* _REQUIREMENT_
Write the data out again exactly and in full.

* _SUPPLIED RECORDS_
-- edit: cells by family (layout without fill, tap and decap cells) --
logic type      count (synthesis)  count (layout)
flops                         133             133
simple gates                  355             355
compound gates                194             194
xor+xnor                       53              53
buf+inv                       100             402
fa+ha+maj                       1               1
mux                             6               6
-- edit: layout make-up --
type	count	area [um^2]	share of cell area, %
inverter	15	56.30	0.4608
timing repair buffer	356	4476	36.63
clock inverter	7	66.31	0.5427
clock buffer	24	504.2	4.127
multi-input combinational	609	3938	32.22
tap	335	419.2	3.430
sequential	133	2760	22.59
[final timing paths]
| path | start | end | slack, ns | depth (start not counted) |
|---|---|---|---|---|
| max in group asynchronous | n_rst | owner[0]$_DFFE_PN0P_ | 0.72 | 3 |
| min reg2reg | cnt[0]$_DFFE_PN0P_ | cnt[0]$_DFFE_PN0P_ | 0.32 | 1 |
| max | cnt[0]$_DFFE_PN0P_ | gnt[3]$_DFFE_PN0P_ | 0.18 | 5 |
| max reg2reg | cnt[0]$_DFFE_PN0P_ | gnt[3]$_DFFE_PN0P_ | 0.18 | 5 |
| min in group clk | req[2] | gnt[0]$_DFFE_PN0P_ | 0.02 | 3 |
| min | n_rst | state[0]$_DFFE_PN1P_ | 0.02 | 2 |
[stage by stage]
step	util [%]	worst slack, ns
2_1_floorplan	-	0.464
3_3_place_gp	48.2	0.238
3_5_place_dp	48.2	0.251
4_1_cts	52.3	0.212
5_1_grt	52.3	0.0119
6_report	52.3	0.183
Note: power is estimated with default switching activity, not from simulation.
<file path="src/rtl/cla_32.sv">
// 32-bit two-level carry-lookahead adder with a registered sum and carry out.
// Eight 4-bit groups feed two 4-group lookahead blocks, which feed a top carry unit.
module cla_32 (
  input  logic        clk,
  input  logic        rst_n,
  input  logic [31:0] a,
  input  logic [31:0] b,
  input  logic        c_in,
  output logic [31:0] s,
  output logic        c_out
);

  // Carries into positions 0..3 of a 4-wide lookahead slice; position 0 is ci.
  function automatic logic [3:0] la_carries(input logic [3:0] pp, input logic [3:0] gg,
                                            input logic ci);
    logic [3:0] cc;
    cc[0] = ci;
    cc[1] = gg[0] | (pp[0] & ci);
    cc[2] = gg[1] | (pp[1] & gg[0]) | (pp[1] & pp[0] & ci);
    cc[3] = gg[2] | (pp[2] & gg[1]) | (pp[2] & pp[1] & gg[0]) | (pp[2] & pp[1] & pp[0] & ci);
    return cc;
  endfunction

  function automatic logic la_gen(input logic [3:0] pp, input logic [3:0] gg);
    return gg[3] | (pp[3] & gg[2]) | (pp[3] & pp[2] & gg[1]) | (pp[3] & pp[2] & pp[1] & gg[0]);
  endfunction

  logic [31:0] p, g, c_bit, sum;
  logic [7:0]  grp_p, grp_g, grp_c;
  logic [3:0]  grp_c_lo, grp_c_hi;
  logic [1:0]  blk_p, blk_g;
  logic        c16, c32;

  assign p = a ^ b;
  assign g = a & b;

  for (genvar k = 0; k < 8; k++) begin : g_grp_pg
    assign grp_p[k] = &p[4*k +: 4];
    assign grp_g[k] = la_gen(p[4*k +: 4], g[4*k +: 4]);
  end

  for (genvar j = 0; j < 2; j++) begin : g_blk_pg
    assign blk_p[j] = &grp_p[4*j +: 4];
    assign blk_g[j] = la_gen(grp_p[4*j +: 4], grp_g[4*j +: 4]);
  end

  // Top unit: both block carries come straight from c_in, never through each other.
  assign c16 = blk_g[0] | (blk_p[0] & c_in);
  assign c32 = blk_g[1] | (blk_p[1] & blk_g[0]) | (blk_p[1] & blk_p[0] & c_in);

  assign grp_c_lo = la_carries(grp_p[3:0], grp_g[3:0], c_in);
  assign grp_c_hi = la_carries(grp_p[7:4], grp_g[7:4], c16);
  assign grp_c    = {grp_c_hi, grp_c_lo};

  for (genvar k = 0; k < 8; k++) begin : g_grp_c
    assign c_bit[4*k +: 4] = la_carries(p[4*k +: 4], g[4*k +: 4], grp_c[k]);
  end

  assign sum = p ^ c_bit;

  always_ff @(posedge clk or negedge rst_n) begin
    if (!rst_n) begin
      s     <= 32'h0;
      c_out <= 1'b0;
    end else begin
      s     <= sum;
      c_out <= c32;
    end
  end

endmodule

</file>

* _ANSWER SPACE_
-- edit: cells by family (layout without fill, tap and decap cells) --
logic type      count (synthesis)  count (layout)
flops                         133             133
simple gates                  355             355
compound gates                194             194
xor+xnor                       53              53
buf+inv                       100             402
fa+ha+maj                       1               1
mux                             6               6
-- edit: layout make-up --
type	count	area [um^2]	share of cell area, %
inverter	15	56.30	0.4608
timing repair buffer	356	4476	36.63
clock inverter	7	66.31	0.5427
clock buffer	24	504.2	4.127
multi-input combinational	609	3938	32.22
tap	335	419.2	3.430
sequential	133	2760	22.59
[final timing paths]
| path | start | end | slack, ns | depth (start not counted) |
|---|---|---|---|---|
| max in group asynchronous | n_rst | owner[0]$_DFFE_PN0P_ | 0.72 | 3 |
| min reg2reg | cnt[0]$_DFFE_PN0P_ | cnt[0]$_DFFE_PN0P_ | 0.32 | 1 |
| max | cnt[0]$_DFFE_PN0P_ | gnt[3]$_DFFE_PN0P_ | 0.18 | 5 |
| max reg2reg | cnt[0]$_DFFE_PN0P_ | gnt[3]$_DFFE_PN0P_ | 0.18 | 5 |
| min in group clk | req[2] | gnt[0]$_DFFE_PN0P_ | 0.02 | 3 |
| min | n_rst | state[0]$_DFFE_PN1P_ | 0.02 | 2 |
[stage by stage]
step	util [%]	worst slack, ns
2_1_floorplan	-	0.464
3_3_place_gp	48.2	0.238
3_5_place_dp	48.2	0.251
4_1_cts	52.3	0.212
5_1_grt	52.3	0.0119
6_report	52.3	0.183
Note: power is estimated with default switching activity, not from simulation.
<file path="src/rtl/cla_32.sv">
// 32-bit two-level carry-lookahead adder with a registered sum and carry out.
// Eight 4-bit groups feed two 4-group lookahead blocks, which feed a top carry unit.
module cla_32 (
  input  logic        clk,
  input  logic        rst_n,
  input  logic [31:0] a,
  input  logic [31:0] b,
  input  logic        c_in,
  output logic [31:0] s,
  output logic        c_out
);

  // Carries into positions 0..3 of a 4-wide lookahead slice; position 0 is ci.
  function automatic logic [3:0] la_carries(input logic [3:0] pp, input logic [3:0] gg,
                                            input logic ci);
    logic [3:0] cc;
    cc[0] = ci;
    cc[1] = gg[0] | (pp[0] & ci);
    cc[2] = gg[1] | (pp[1] & gg[0]) | (pp[1] & pp[0] & ci);
    cc[3] = gg[2] | (pp[2] & gg[1]) | (pp[2] & pp[1] & gg[0]) | (pp[2] & pp[1] & pp[0] & ci);
    return cc;
  endfunction

  function automatic logic la_gen(input logic [3:0] pp, input logic [3:0] gg);
    return gg[3] | (pp[3] & gg[2]) | (pp[3] & pp[2] & gg[1]) | (pp[3] & pp[2] & pp[1] & gg[0]);
  endfunction

  logic [31:0] p, g, c_bit, sum;
  logic [7:0]  grp_p, grp_g, grp_c;
  logic [3:0]  grp_c_lo, grp_c_hi;
  logic [1:0]  blk_p, blk_g;
  logic        c16, c32;

  assign p = a ^ b;
  assign g = a & b;

  for (genvar k = 0; k < 8; k++) begin : g_grp_pg
    assign grp_p[k] = &p[4*k +: 4];
    assign grp_g[k] = la_gen(p[4*k +: 4], g[4*k +: 4]);
  end

  for (genvar j = 0; j < 2; j++) begin : g_blk_pg
    assign blk_p[j] = &grp_p[4*j +: 4];
    assign blk_g[j] = la_gen(grp_p[4*j +: 4], grp_g[4*j +: 4]);
  end

  // Top unit: both block carries come straight from c_in, never through each other.
  assign c16 = blk_g[0] | (blk_p[0] & c_in);
  assign c32 = blk_g[1] | (blk_p[1] & blk_g[0]) | (blk_p[1] & blk_p[0] & c_in);

  assign grp_c_lo = la_carries(grp_p[3:0], grp_g[3:0], c_in);
  assign grp_c_hi = la_carries(grp_p[7:4], grp_g[7:4], c16);
  assign grp_c    = {grp_c_hi, grp_c_lo};

  for (genvar k = 0; k < 8; k++) begin : g_grp_c
    assign c_bit[4*k +: 4] = la_carries(p[4*k +: 4], g[4*k +: 4], grp_c[k]);
  end

  assign sum = p ^ c_bit;

  always_ff @(posedge clk or negedge rst_n) begin
    if (!rst_n) begin
      s     <= 32'h0;
      c_out <= 1'b0;
    end else begin
      s     <= sum;
      c_out <= c32;
    end
  end

endmodule

</file>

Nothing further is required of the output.